Intelligent Machines

Exploiting Security Holes Automatically

Researchers call for changes in how software patches are distributed.

Software patches, which are sent over the Internet to protect computers from newly discovered security holes, could help the bad guys as well as the good guys, according to research recently presented at the IEEE Symposium on Security and Privacy. The research shows that attackers could use patches to automatically generate software to attack vulnerable computers, employing a process that can take as little as 30 seconds. Since it takes time for patches to reach all the machines that need them, attackers could have a chance to affect large numbers of machines, says David Brumley, an incoming assistant professor at Carnegie Mellon University in the electrical- and computer-engineering department and the lead author of the paper.

As part of their research, Brumley and his colleagues produced malicious code, commonly called an exploit, that could infiltrate computers and launch denial of service attacks. These attacks flood a website so that legitimate users can’t access it.
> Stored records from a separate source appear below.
## src/rtl/tmr_params.svh

```systemverilog
// Register map, field positions, reset values and count constants of the timer block
`ifndef TMR_PARAMS_SVH
`define TMR_PARAMS_SVH

// Register byte addresses
`define TMR_ADDR_START      8'h00
`define TMR_ADDR_ONESHOT    8'h04
`define TMR_ADDR_PORT       8'h08
`define TMR_ADDR_PIN        8'h0c
`define TMR_ADDR_IRQ_STAT   8'h10
`define TMR_ADDR_IRQ_CLR    8'h14
`define TMR_ADDR_IRQ_EN     8'h18
`define TMR_ADDR_CH_BASE    8'h20
`define TMR_CH_STRIDE       8'h08
`define TMR_CH_CNT_OFS      8'h04

// Channels and geometry
`define TMR_NUM_CH          2
`define TMR_FIRST_CHAN      2
`define TMR_PWM_CHAN_A      2
`define TMR_PWM_CHAN_B      3
`define TMR_EV_PER_CH       2
`define TMR_EV_ZERO         0
`define TMR_EV_FALL         1
`define TMR_PORT_DIR_LSB    2

// Mode field encodings
`define TMR_OP_ONESHOT      2'h2
`define TMR_OP_PWM          2'h3
`define TMR_SRC_DIV1        2'h0
`define TMR_SRC_DIV8        2'h1
`define TMR_SRC_DIV32       2'h2

// Prescaler and PWM counts
`define TMR_DIV8_MASK       5'h07
`define TMR_DIV32_MASK      5'h1f
`define TMR_SUB32_LAST      5'h1f
`define TMR_PWM16_PERIOD    16'hffff
`define TMR_PWM8_PERIOD     16'h00ff

// Reset and read values
`define TMR_MODE_RESET      8'h00
`define TMR_CNT_RESET       16'h0000
`define TMR_UNDEF_READ      16'h0000
`define TMR_ZERO16          16'h0000
`define TMR_ONE16           16'h0001

`endif

```

## src/rtl/tmr_pkg.sv

```systemverilog
// Types shared by the timer block and its environment
package tmr_pkg;

    typedef struct packed {
        logic [7:0]  addr;
        logic [15:0] wdata;
        logic        wr;
        logic        rd;
    } tmr_bus_req_type;

    typedef struct packed {
        logic [1:0] src;
        logic       rsvd;
        logic       pwm8;
        logic       ext_trig;
        logic       pulse_en;
        logic [1:0] op;
    } tmr_mode_type;

    typedef struct packed {
        logic out;
        logic oe;
    } tmr_pin_type;

    typedef enum logic [2:0] {
        TMR_ST_IDLE = 3'b001,
        TMR_ST_SHOT = 3'b010,
        TMR_ST_PWM  = 3'b100
    } tmr_state_type;

endpackage

```

## src/rtl/tmr_oneshot_pwm.sv

```systemverilog
// Two-channel 16-bit down-counting timer with one-shot and PWM modes
// Functional notes
// RULE_01: One-shot counts n count-clock periods once.
// RULE_02: At zero, reload from reload, then halt.
// RULE_03: Retrigger while running reloads and restarts.
// RULE_04: One-shot start flag write triggers countdown.
// RULE_05: Clearing count start flag stops counting.
// RULE_06: One-shot raises interrupt on reaching zero.
// RULE_07: Pin is port pin or one-shot pulse.
// RULE_08: Counter register reads return undefined value.
// RULE_09: Stopped: counter write loads reload and counter.
// RULE_10: Running: counter write updates reload only.
// RULE_11: PWM runs continuously, 16-bit or 8-bit.
// RULE_12: PWM reloads at pulse rising edge.
// RULE_13: PWM ignores triggers while counting.
// RULE_14: 16-bit PWM: high n, period 65535.
// RULE_15: 8-bit PWM: high n(m+1), period 255(m+1).
// RULE_16: PWM only on channels 2 and 3.
// RULE_17: PWM interrupt on each pulse falling edge.
// RULE_18: Count clock from four prescaled sources.
//
// Added by the designer: the placing of the registers and the address-and-strobe port.
`timescale 1ns/1ps
`include "tmr_params.svh"

module tmr_oneshot_pwm (
    input  wire logic                     clk_in, // 20 MHz system clock
    input  wire logic                     reset_in, // Synchronous reset, active high
    input  wire tmr_pkg::tmr_bus_req_type bus_in, // Register request
    output logic [15:0]                   rdata_out, // Read data, cycle after read strobe
    input  wire logic [1:0]               trigger_in, // External triggers, channels 2 and 3
    input  wire logic                     subclock_in, // Subclock, sampled on clk_in
    input  wire logic                     channel2_pulse_pin_in, // Channel 2 pin level
    output logic                          channel2_pulse_pin_out, // Channel 2 pin drive value
    output logic                          channel2_pulse_pin_oe_out, // Channel 2 pin output enable
    input  wire logic                     channel3_pulse_pin_in, // Channel 3 pin level
    output logic                          channel3_pulse_pin_out, // Channel 3 pin drive value
    output logic                          channel3_pulse_pin_oe_out, // Channel 3 pin output enable
    output logic                          irq_out // Level interrupt request
);
    import tmr_pkg::*;

    localparam int NCH = `TMR_NUM_CH;
    localparam int NEV = `TMR_NUM_CH * `TMR_EV_PER_CH;

    // Shared register state
    logic [NCH-1:0] start_flag;
    logic [NCH-1:0] port_data;
    logic [NCH-1:0] port_dir;
    logic [NEV-1:0] irq_stat;
    logic [NEV-1:0] irq_en;
    logic [NEV-1:0] irq_event;
    logic [NEV-1:0] next_irq_stat;

    // Prescaler state
    logic [4:0]     pre_cnt;
    logic [4:0]     sub_cnt;
    logic           sub_prev;
    logic           tick_div1;
    logic           tick_div8;
    logic           tick_div32;
    logic           subclock_div32;
    logic           sub_rise;

    // Per-channel results for the read mux and pins
    logic [15:0]     ch_rdata [NCH];
    logic [NCH-1:0]  ch_hit;
    logic [NCH-1:0]  ch_running;
    tmr_pin_type     ch_pin [NCH];
    logic [NCH-1:0]  pin_level;

    // Register decode
    wire  wr_start   = bus_in.wr && (bus_in.addr == `TMR_ADDR_START);
    wire  wr_oneshot = bus_in.wr && (bus_in.addr == `TMR_ADDR_ONESHOT);
    wire  wr_port    = bus_in.wr && (bus_in.addr == `TMR_ADDR_PORT);
    wire  wr_irq_clr = bus_in.wr && (bus_in.addr == `TMR_ADDR_IRQ_CLR);
    wire  wr_irq_en  = bus_in.wr && (bus_in.addr == `TMR_ADDR_IRQ_EN);

    // Prescaled count clocks, one-cycle enables at the system clock rate
    assign tick_div1      = 1'b1; // [RULE_18]
    assign tick_div8      = (pre_cnt & `TMR_DIV8_MASK) == `TMR_DIV8_MASK; // [RULE_18]
    assign tick_div32     = (pre_cnt & `TMR_DIV32_MASK) == `TMR_DIV32_MASK; // [RULE_18]
    assign sub_rise       = subclock_in && !sub_prev;
    assign subclock_div32 = sub_rise && (sub_cnt == `TMR_SUB32_LAST); // [RULE_18]

    always_ff @(posedge clk_in) begin
        if (reset_in) begin
            pre_cnt  <= 5'h00;
            sub_cnt  <= 5'h00;
            sub_prev <= 1'b0;
        end else begin
            pre_cnt  <= pre_cnt + 5'h01;
            sub_prev <= subclock_in;
            if (sub_rise) begin
                sub_cnt <= sub_cnt + 5'h01;
            end
        end
    end

    assign pin_level = {channel3_pulse_pin_in, channel2_pulse_pin_in};

    genvar c;
    generate
        for (c = 0; c < NCH; c++) begin : g_ch
            localparam int          CHAN   = `TMR_FIRST_CHAN + c;
            localparam logic        PWM_OK = (CHAN == `TMR_PWM_CHAN_A) || (CHAN == `TMR_PWM_CHAN_B);
            localparam logic [7:0]  A_MODE = `TMR_ADDR_CH_BASE + 8'(c) * `TMR_CH_STRIDE;
            localparam logic [7:0]  A_CNT  = A_MODE + `TMR_CH_CNT_OFS;

            tmr_mode_type   mode;
            tmr_state_type  state;
            tmr_state_type  next_state;
            logic [15:0]    reload;
            logic [15:0]    count;
            logic [15:0]    next_count;
            logic [15:0]    pos;
            logic [15:0]    next_pos;
            logic [7:0]     unit;
            logic [7:0]     next_unit;
            logic           pulse;
            logic           next_pulse;
            logic           trig_prev;
            logic           ev_zero;
            logic           ev_fall;

            wire         wr_mode   = bus_in.wr && (bus_in.addr == A_MODE);
            wire         wr_cnt    = bus_in.wr && (bus_in.addr == A_CNT);
            wire         is_shot   = mode.op == `TMR_OP_ONESHOT;
            wire         is_pwm    = (mode.op == `TMR_OP_PWM) && PWM_OK; // [RULE_16]
            wire         ext_trig  = mode.ext_trig && trigger_in[c] && !trig_prev;
            wire         sw_trig   = wr_oneshot && bus_in.wdata[c]; // [RULE_04]
            wire         trigger   = ext_trig || sw_trig;
            wire         run_ok    = start_flag[c]; // [RULE_05]
            wire         idle      = state == TMR_ST_IDLE;
            wire [15:0]  period    = mode.pwm8 ? `TMR_PWM8_PERIOD : `TMR_PWM16_PERIOD; // [RULE_14] [RULE_15]
            wire [15:0]  high_val  = mode.pwm8 ? {8'h00, reload[15:8]} : reload;      // [RULE_15]
            wire         pos_last  = pos == (period - `TMR_ONE16);

            // Selected count clock for this channel
            wire         tick      = (mode.src == `TMR_SRC_DIV1)  ? tick_div1  :
                                     (mode.src == `TMR_SRC_DIV8)  ? tick_div8  :
                                     (mode.src == `TMR_SRC_DIV32) ? tick_div32 :
                                                                   subclock_div32; // [RULE_18]
            // 8-bit PWM advances one unit every m+1 count clocks
            wire         unit_tick = mode.pwm8 ? (tick && unit == 8'h00) : tick;  // [RULE_15]

            always_comb begin
                next_state = state;
                next_count = count;
                next_pos   = pos;
                next_unit  = unit;
                next_pulse = pulse;
                ev_zero    = 1'b0;
                ev_fall    = 1'b0;
                if (tick && mode.pwm8) begin
                    next_unit = (unit == 8'h00) ? reload[7:0] : unit - 8'h01;
                end
                unique case (state)
                    TMR_ST_IDLE: begin
                        next_pulse = 1'b0;
                        if (wr_cnt) begin
                            next_count = bus_in.wdata; // [RULE_09]
                        end
                        if (run_ok && is_pwm) begin
                            next_state = TMR_ST_PWM; // [RULE_11]
                            next_pos   = `TMR_ZERO16;
                            next_unit  = reload[7:0];
                            next_count = high_val;
                            next_pulse = high_val != `TMR_ZERO16;
                        end else if (run_ok && is_shot && trigger) begin
                            next_state = TMR_ST_SHOT; // [RULE_01] [RULE_04]
                            next_count = reload;
                            next_pulse = 1'b1;
                        end
                    end
                    TMR_ST_SHOT: begin
                        if (!run_ok || !is_shot) begin
                            next_state = TMR_ST_IDLE; // [RULE_05]
                            next_pulse = 1'b0;
                        end else if (trigger) begin
                            next_count = reload; // [RULE_03]
                            next_pulse = 1'b1;
                        end else if (tick) begin
                            if (count <= `TMR_ONE16) begin
                                next_count = reload; // [RULE_02] [RULE_10]
                                next_state = TMR_ST_IDLE; // [RULE_02]
                                next_pulse = 1'b0;
                                ev_zero    = 1'b1; // [RULE_06]
                            end else begin
                                next_count = count - `TMR_ONE16; // [RULE_01]
                            end
                        end
                    end
                    TMR_ST_PWM: begin
                        if (!run_ok || !is_pwm) begin
                            next_state = TMR_ST_IDLE; // [RULE_05]
                            next_pulse = 1'b0;
                        end else if (unit_tick) begin // [RULE_13]
                            if (pos_last) begin
                                next_pos   = `TMR_ZERO16;
                                next_count = high_val; // [RULE_12] [RULE_10]
                                next_pulse = high_val != `TMR_ZERO16; // [RULE_12]
                            end else begin
                                next_pos = pos + `TMR_ONE16; // [RULE_14]
                                if (count != `TMR_ZERO16) begin
                                    next_count = count - `TMR_ONE16; // [RULE_12]
                                end
                                if (count == `TMR_ONE16 && pulse) begin
                                    next_pulse = 1'b0; // [RULE_14] [RULE_15]
                                    ev_fall    = 1'b1; // [RULE_17]
                                end
                            end
                        end
                    end
                    default: begin
                        next_state = TMR_ST_IDLE;
                        next_pulse = 1'b0;
                    end
                endcase
            end

            always_ff @(posedge clk_in) begin
                if (reset_in) begin
                    state     <= TMR_ST_IDLE;
                    mode      <= `TMR_MODE_RESET;
                    reload    <= `TMR_CNT_RESET;
                    count     <= `TMR_CNT_RESET;
                    pos       <= `TMR_ZERO16;
                    unit      <= 8'h00;
                    pulse     <= 1'b0;
                    trig_prev <= 1'b0;
                end else begin
                    state     <= next_state;
                    count     <= next_count;
                    pos       <= next_pos;
                    unit      <= next_unit;
                    pulse     <= next_pulse;
                    trig_prev <= trigger_in[c];
                    if (wr_mode) begin
                        mode <= bus_in.wdata[7:0];
                    end
                    if (wr_cnt) begin
                        reload <= bus_in.wdata; // [RULE_09] [RULE_10]
                    end
                end
            end

            // Pulse output: always in PWM, else by pulse-enable, else port pin
            assign ch_pin[c].out = (is_pwm || mode.pulse_en) ? pulse : port_data[c]; // [RULE_07] [RULE_16]
            assign ch_pin[c].oe  = is_pwm || mode.pulse_en || port_dir[c];           // [RULE_07]

            assign ch_running[c] = !idle;
            assign irq_event[c*`TMR_EV_PER_CH + `TMR_EV_ZERO] = ev_zero;
            assign irq_event[c*`TMR_EV_PER_CH + `TMR_EV_FALL] = ev_fall;

            // The live count is never visible on the counter register
            assign ch_hit[c]   = (bus_in.addr == A_MODE) || (bus_in.addr == A_CNT);
            assign ch_rdata[c] = (bus_in.addr == A_MODE) ? {8'h00, mode} : `TMR_UNDEF_READ; // [RULE_08]
        end
    endgenerate

    // Sticky status: a new event wins over a simultaneous clear
    assign next_irq_stat = (irq_stat & ~(wr_irq_clr ? bus_in.wdata[NEV-1:0] : {NEV{1'b0}})) | irq_event;

    always_ff @(posedge clk_in) begin
        if (reset_in) begin
            start_flag <= '0;
            port_data  <= '0;
            port_dir   <= '0;
            irq_stat   <= '0;
            irq_en     <= '0;
        end else begin
            irq_stat <= next_irq_stat; // [RULE_06] [RULE_17]
            if (wr_start) begin
                start_flag <= bus_in.wdata[NCH-1:0]; // [RULE_05]
            end
            if (wr_port) begin
                port_data <= bus_in.wdata[NCH-1:0];
                port_dir  <= bus_in.wdata[`TMR_PORT_DIR_LSB +: NCH];
            end
            if (wr_irq_en) begin
                irq_en <= bus_in.wdata[NEV-1:0];
            end
        end
    end

    assign irq_out = |(irq_stat & irq_en);

    // Read mux
    logic [15:0] rd_val;
    assign rd_val =
        (bus_in.addr == `TMR_ADDR_START)    ? {14'h0000, start_flag} :
        (bus_in.addr == `TMR_ADDR_PORT)     ? {12'h000, port_dir, port_data} :
        (bus_in.addr == `TMR_ADDR_PIN)      ? {12'h000, ch_running, pin_level} :
        (bus_in.addr == `TMR_ADDR_IRQ_STAT) ? {12'h000, irq_stat} :
        (bus_in.addr == `TMR_ADDR_IRQ_EN)   ? {12'h000, irq_en} :
        ch_hit[0]                           ? ch_rdata[0] :
        ch_hit[1]                           ? ch_rdata[1] :
                                              16'h0000;

    always_ff @(posedge clk_in) begin
        if (reset_in) begin
            rdata_out <= 16'h0000;
        end else begin
            rdata_out <= bus_in.rd ? rd_val : 16'h0000;
        end
    end

    assign channel2_pulse_pin_out    = ch_pin[0].out;
    assign channel2_pulse_pin_oe_out = ch_pin[0].oe;
    assign channel3_pulse_pin_out    = ch_pin[1].out;
    assign channel3_pulse_pin_oe_out = ch_pin[1].oe;

endmodule

```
The researchers were also able to gain control of people’s computers remotely. The findings have serious implications for global Internet security and stability. Using this approach, an attacker could quickly and easily gather private information about people and businesses. Moreover, large numbers of infected computers could significantly slow Internet traffic.
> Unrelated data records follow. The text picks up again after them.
<file path="config.mk">
export PLATFORM = sky130hd
export DESIGN_NAME = pwm_brake_mode_control
export DESIGN_NICKNAME = d
export VERILOG_FILES = /design/src/verilog/pwm_brake_pkg.sv /design/src/verilog/pwm_brake_mode_control.sv
export VERILOG_INCLUDE_DIRS = /design/src /design/src/verilog
export SDC_FILE = /design/constraint.sdc
export NUM_CORES = 1
export LEC_CHECK = 0
export ABC_AREA = 0
export ABC_CLOCK_PERIOD_IN_PS = 3000
export BUFFER_PORTS_ARGS = -buffer_cell sky130_fd_sc_hd__buf_4
export CORE_MARGIN = 2
export CORE_UTILIZATION = 40
export DETAILED_ROUTE_END_ITERATION = 12
export PLACE_DENSITY_LB_ADDON = 0.08
export SLEW_MARGIN = 20
export SYNTH_ARGS = -nofsm -noshare
export SYNTH_HDL_FRONTEND = slang
export SYNTH_SLANG_ARGS = --single-unit
export TNS_END_PERCENT = 10
</file>
<file path="constraint.sdc">
create_clock -name clk_sys -period 3 [get_ports clk_sys]
set_input_delay 0.15 -clock clk_sys [delete_from_list [all_inputs] [get_ports clk_sys]]
set_output_delay 0.15 -clock clk_sys [all_outputs]
set_load 0.05 [all_outputs]
</file>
Normally, when a security researcher finds a bug in a program, he or she notifies the organization or company responsible for the software. The company creates a patch to correct the problem. Because those patches are often fairly large files, organizations tend to distribute them in stages so as not to overwhelm the central servers providing the patches. Christos Gkantsidis, an associate researcher in the systems and networking group at Microsoft Research, in Cambridge, says that it takes about 24 hours to distribute a patch through Windows Update to 80 percent of the systems that need it. “The problem is that the infrastructure capacity that exists is not enough to serve all the users immediately,” Gkantsidis says. “We currently don’t have technologies that can distribute patches as fast as the worms.” (A worm is one type of computer exploit.) In other words, attackers already have a window of opportunity to infect computers between the time a patch is released and the time it reaches all the systems that need it. Brumley’s research shows that an attacker could infect computers more efficiently during that window by generating exploits automatically.

Brumley says that his system works for patches intended to fix one common type of vulnerability, and has its roots in the methods used to automatically test programs to make sure they perform as intended. The technique analyzes a new patch to discover what changes it is making to the previous version of the software. Once the changes are isolated, the system analyzes them to create a formula that has as its solution values that can be used for an exploit.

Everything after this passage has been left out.